Acrylamide neuropathy is almost exclusively an occupational exposure problem.

Prevention

Education of the potentially toxic effects of acrylamide is the first step toward preventing disease related to exposure. As dermal absorption is a potential source of exposure, protective clothing and gloves should be worn. Good personal hygiene should be stressed (eg, washing hands prior to eating). Adequate ventilation can help prevent respiratory exposure, and respirators should be used in areas with high levels in the air. Association of exposure levels to nerve conduction and vibratory perception thresholds using data from a prior study of Chinese workers led to a risk stratification model (20).

Differential diagnosis

Any other etiology of a slowly progressive, symmetric, distal axonopathy should be considered in the differential diagnosis. The combination of a sensory greater than motor neuropathy and spasticity raises the possibility of B12 deficiency (subacute combined degeneration).

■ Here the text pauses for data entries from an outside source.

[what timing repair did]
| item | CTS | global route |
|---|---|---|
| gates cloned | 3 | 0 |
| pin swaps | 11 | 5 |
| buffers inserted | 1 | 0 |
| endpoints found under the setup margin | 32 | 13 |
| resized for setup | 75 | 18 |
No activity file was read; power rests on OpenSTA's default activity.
### config.mk
export PLATFORM = sky130hd
export DESIGN_NAME = pipeline_hazard_ctrl
export DESIGN_NICKNAME = d
export VERILOG_FILES = /design/src/rtl/pipeline_hazard_ctrl.sv
export SDC_FILE = /design/constraint.sdc
export NUM_CORES = 1
export LEC_CHECK = 0
export CAP_MARGIN = 15
export CORE_MARGIN = 2
export CORE_UTILIZATION = 30
export CTS_BUF_LIST = sky130_fd_sc_hd__clkbuf_4
export DETAILED_ROUTE_END_ITERATION = 8
export GPL_ROUTABILITY_DRIVEN = 1
export PLACE_DENSITY_LB_ADDON = 0.12
export REMOVE_ABC_BUFFERS = 1
export SLEW_MARGIN = 20
export SYNTH_ARGS = -nofsm -noshare
export SYNTH_HDL_FRONTEND = slang
export SYNTH_SLANG_ARGS = --single-unit
export TNS_END_PERCENT = 30
### constraint.sdc
create_clock -name clk -period 1.27 [get_ports clk]
set_input_delay 0.127 -clock clk [delete_from_list [all_inputs] [get_ports clk]]
set_output_delay 0.127 -clock clk [all_outputs]
set_load 0.02 [all_outputs]
### src/rtl/pipeline_hazard_ctrl.sv
// Load-use / branch-mispredict hazard control for the IF_ID and ID_EX registers.
// Optional HAZ_STATS_EN adds saturating mispredict and stall counters.
module pipeline_hazard_ctrl #(
    parameter int PC_WIDTH       = 8,
    parameter int REG_ADDR_WIDTH = 5,
    parameter int RECOVER_CYCLES = 1,
    parameter int CNT_WIDTH      = 16
) (
    input  logic                      clk,
    input  logic                      reset,
    input  logic [REG_ADDR_WIDTH-1:0] id_rs,
    input  logic [REG_ADDR_WIDTH-1:0] id_rt,
    input  logic                      id_uses_rt,
    input  logic                      ex_mem_read,
    input  logic [REG_ADDR_WIDTH-1:0] ex_rd,
    input  logic                      ex_br_valid,
    input  logic                      ex_prediction,
    input  logic                      ex_taken,
    input  logic [PC_WIDTH-1:0]       ex_target,
    input  logic [PC_WIDTH-1:0]       ex_save_pc,
    input  logic [PC_WIDTH-1:0]       ex_pc,
    output logic                      pc_write,
    output logic                      if_id_write,
    output logic                      if_id_flush,
    output logic                      id_ex_flush,
    output logic                      redirect_valid,
    output logic [PC_WIDTH-1:0]       redirect_pc,
`ifdef HAZ_STATS_EN
    output logic [CNT_WIDTH-1:0]      stat_mispredicts,
    output logic [CNT_WIDTH-1:0]      stat_stalls,
`endif
    output logic                      upd_valid,
    output logic                      upd_taken,
    output logic [PC_WIDTH-1:0]       upd_pc
);

    typedef enum logic {RUN, RECOVER} state_t;

    state_t              state_q, state_d;
    logic [2:0]          rec_cnt_q, rec_cnt_d;
    logic                upd_valid_q, upd_valid_d;
    logic                upd_taken_q, upd_taken_d;
    logic [PC_WIDTH-1:0] upd_pc_q, upd_pc_d;
    logic                mispredict, load_use;

    assign mispredict = ex_br_valid & (ex_taken != ex_prediction);
    assign load_use   = ex_mem_read & (ex_rd != '0) &
                        ((ex_rd == id_rs) | (id_uses_rt & (ex_rd == id_rt)));

    always_comb begin
        state_d        = state_q;
        rec_cnt_d      = rec_cnt_q;
        upd_valid_d    = 1'b0;
        upd_taken_d    = upd_taken_q;
        upd_pc_d       = upd_pc_q;
        pc_write       = 1'b1;
        if_id_write    = 1'b1;
        if_id_flush    = 1'b0;
        id_ex_flush    = 1'b0;
        redirect_valid = 1'b0;
        redirect_pc    = '0;
        case (state_q)
            RUN: begin
                if (mispredict) begin
                    redirect_valid = 1'b1;
                    redirect_pc    = ex_taken ? ex_target : ex_save_pc;
                    if_id_flush    = 1'b1;
                    id_ex_flush    = 1'b1;
                    rec_cnt_d      = 3'(RECOVER_CYCLES);
                    if (RECOVER_CYCLES != 0) state_d = RECOVER;
                end else if (load_use) begin
                    pc_write    = 1'b0;
                    if_id_write = 1'b0;
                    id_ex_flush = 1'b1;
                end
                if (ex_br_valid) begin
                    upd_valid_d = 1'b1;
                    upd_taken_d = ex_taken;
                    upd_pc_d    = ex_pc;
                end
            end
            RECOVER: begin
                // EX holds only bubbles here, so hazard inputs are not examined
                if_id_flush = 1'b1;
                id_ex_flush = 1'b1;
                rec_cnt_d   = rec_cnt_q - 3'd1;
                if (rec_cnt_q <= 3'd1) state_d = RUN;
            end
            default: state_d = RUN;
        endcase
        // Hold the pipeline in its plain-advance configuration while reset is asserted
        if (reset) begin
            pc_write       = 1'b1;
            if_id_write    = 1'b1;
            if_id_flush    = 1'b0;
            id_ex_flush    = 1'b0;
            redirect_valid = 1'b0;
        end
    end

    always_ff @(posedge clk or posedge reset) begin
        if (reset) begin
            state_q     <= RUN;
            rec_cnt_q   <= '0;
            upd_valid_q <= 1'b0;
            upd_taken_q <= 1'b0;
            upd_pc_q    <= '0;
        end else begin
            state_q     <= state_d;
            rec_cnt_q   <= rec_cnt_d;
            upd_valid_q <= upd_valid_d;
            upd_taken_q <= upd_taken_d;
            upd_pc_q    <= upd_pc_d;
        end
    end

    assign upd_valid = upd_valid_q;
    assign upd_taken = upd_taken_q;
    assign upd_pc    = upd_pc_q;

`ifdef HAZ_STATS_EN
    logic [CNT_WIDTH-1:0] stat_mis_q, stat_mis_d;
    logic [CNT_WIDTH-1:0] stat_stall_q, stat_stall_d;

    always_comb begin
        stat_mis_d   = stat_mis_q;
        stat_stall_d = stat_stall_q;
        if (state_q == RUN) begin
            if (mispredict) begin
                if (stat_mis_q != '1) stat_mis_d = stat_mis_q + 1'b1;
            end else if (load_use) begin
                if (stat_stall_q != '1) stat_stall_d = stat_stall_q + 1'b1;
            end
        end
    end

    always_ff @(posedge clk or posedge reset) begin
        if (reset) begin
            stat_mis_q   <= '0;
            stat_stall_q <= '0;
        end else begin
            stat_mis_q   <= stat_mis_d;
            stat_stall_q <= stat_stall_d;
        end
    end

    assign stat_mispredicts = stat_mis_q;
    assign stat_stalls      = stat_stall_q;
`endif

endmodule

-- After elaboration in Yosys (flattened, before gate mapping)
Index checks and enable logic that the tools add are counted.
- register bits after elaboration: 14
- logic and storage cells: 41
- output and inout bits: 23
- input port bits: 46
- bitwise gates (word level): 6
- eq/ne operators: 4
- order comparisons: 1
- $add $sub $neg: 1
- reductions and logical operators: 2
- muxes and demuxes: 22
- operator list (operator ; number):
    $mux W8 ; 3
    $mux W1 ; 14
    $eq A5 B5 Y1 ; 2
    $pmux W1 S2 ; 3
    $pmux W3 S2 ; 1
    $reduce_bool A5 Y1 ; 1
    $and A1 B1 Y1 ; 4
    $le A3 B1 Y1 const B ; 1
    $mux W3 ; 1
    $sub A3 B1 Y3 const B ; 1
    $ne A2 B2 Y1 const B ; 1
    $reduce_and A2 Y1 ; 1
    $ne A1 B1 Y1 ; 1
    $not A1 Y1 ; 1
    $or A1 B1 Y1 ; 1

-- Logic depth before layout (Yosys ltp)
Gate-level depths: netlist of run 1.
- depth in word-level cells: 8
- depth in mapped cells: 5
- mapped depth without buffers: 5

-- Worst setup path before layout of run 1
Ideal clock, no wire load.
- kind: input port to output port
- start point: input port ex_rd[3]
- end point: output port pc_write
- stages on the path: 5
- data arrival time: 1.351 ns
- slack: -0.208 ns
- data required time: 1.143 ns
- buffers on the path: 1
- path through: xor2_1 -> nor4_2 -> a32oi_1 -> or3b_1 -> buf_4
- longest elaborated chain between the ends: 8
- elaborated cells on any way between the ends: 11
- classes of those cells: 2 x eq/ne; 4 x mux; 4 x bitwise; 1 x reduce/logical
- RTL lines (element ; line ; RTL):
    start, declared ; 15 ; input logic [REG_ADDR_WIDTH-1:0] ex_rd,
    $eq A5 B5 Y1 ; 48 ; ((ex_rd == id_rs) | (id_uses_rt & (ex_rd == id_rt)));
    $and A1 B1 Y1 ; 48 ;
    $or A1 B1 Y1 ; 48 ;
    $and A1 B1 Y1 * ; 47 ; assign load_use = ex_mem_read & (ex_rd != '0) &
    $mux W1 * (4 in series) ; - ;
    end, declared ; 22 ; output logic pc_write,
Every way passes the cells marked *; elsewhere a longest branch is shown, timed or not.

-- Final worst setup path of run 1
- start point: register state_q
- end point: output port if_id_write
- longest elaborated chain between the ends: 2
- RTL lines (element ; line ; RTL):
    start, declared ; 39 ; state_t state_q, state_d;
    start signal, assigned ; 109 ; state_q <= state_d;
    $mux W1 ; 62 ; case (state_q)
    $mux W1 ; 92 ; if (reset) begin
    end, declared ; 23 ; output logic if_id_write,
No other way between the ends.

==> results of run 1 <==
## layout make-up
| cell class | instances | area, sq um |
|---|---|---|
| timing repair buffer | 86 | 796 |
| clock buffer | 3 | 22.5 |
| tap | 31 | 38.8 |
| multi-input combinational | 59 | 567 |
| fill | 235 | 937 |
| inverter | 5 | 18.8 |
| sequential | 14 | 350 |
| clock inverter | 1 | 3.75 |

The clinical findings of contact dermatitis, excessive sweating of the extremities, and a sensory greater than motor neuropathy, in the proper clinical setting, should prompt inquiry regarding acrylamide exposure.

Diagnostic workup

Neurophysiologic testing reveals reduced amplitude sensory responses with preservation of motor amplitude and conduction velocity (11). These findings are characteristic of a distal axonopathy. In some instances the electrophysiologic abnormalities may precede the development of symptoms. The sural nerve biopsy correlates with the physiologic and clinical manifestations showing reduced numbers of large diameter, thickly myelinated fibers (06). Studies have demonstrated that both acrylamide and glycinamide can be detected in minute quantities in rat plasma, and that this may be applicable to humans (03).

Management

Supportive measures are discussed in Peripheral neuropathies: supportive measures and rehabilitation.

Preventing further exposure to acrylamide is the primary treatment modality. Acute ingestion should prompt gastric lavage to reduce levels of intoxication. Liver and renal failure may necessitate blood transfusions or hemodialysis. In cases where there is significant residual sensory loss or weakness, the patient may benefit from rehabilitation including physical and occupational therapy to improve function. Spasticity can be managed using baclofen or tizanidine.

Special considerations

Pregnancy

A study of dietary history found that pregnant mothers consuming foods with higher acrylamide content had lower birthweight infants (08).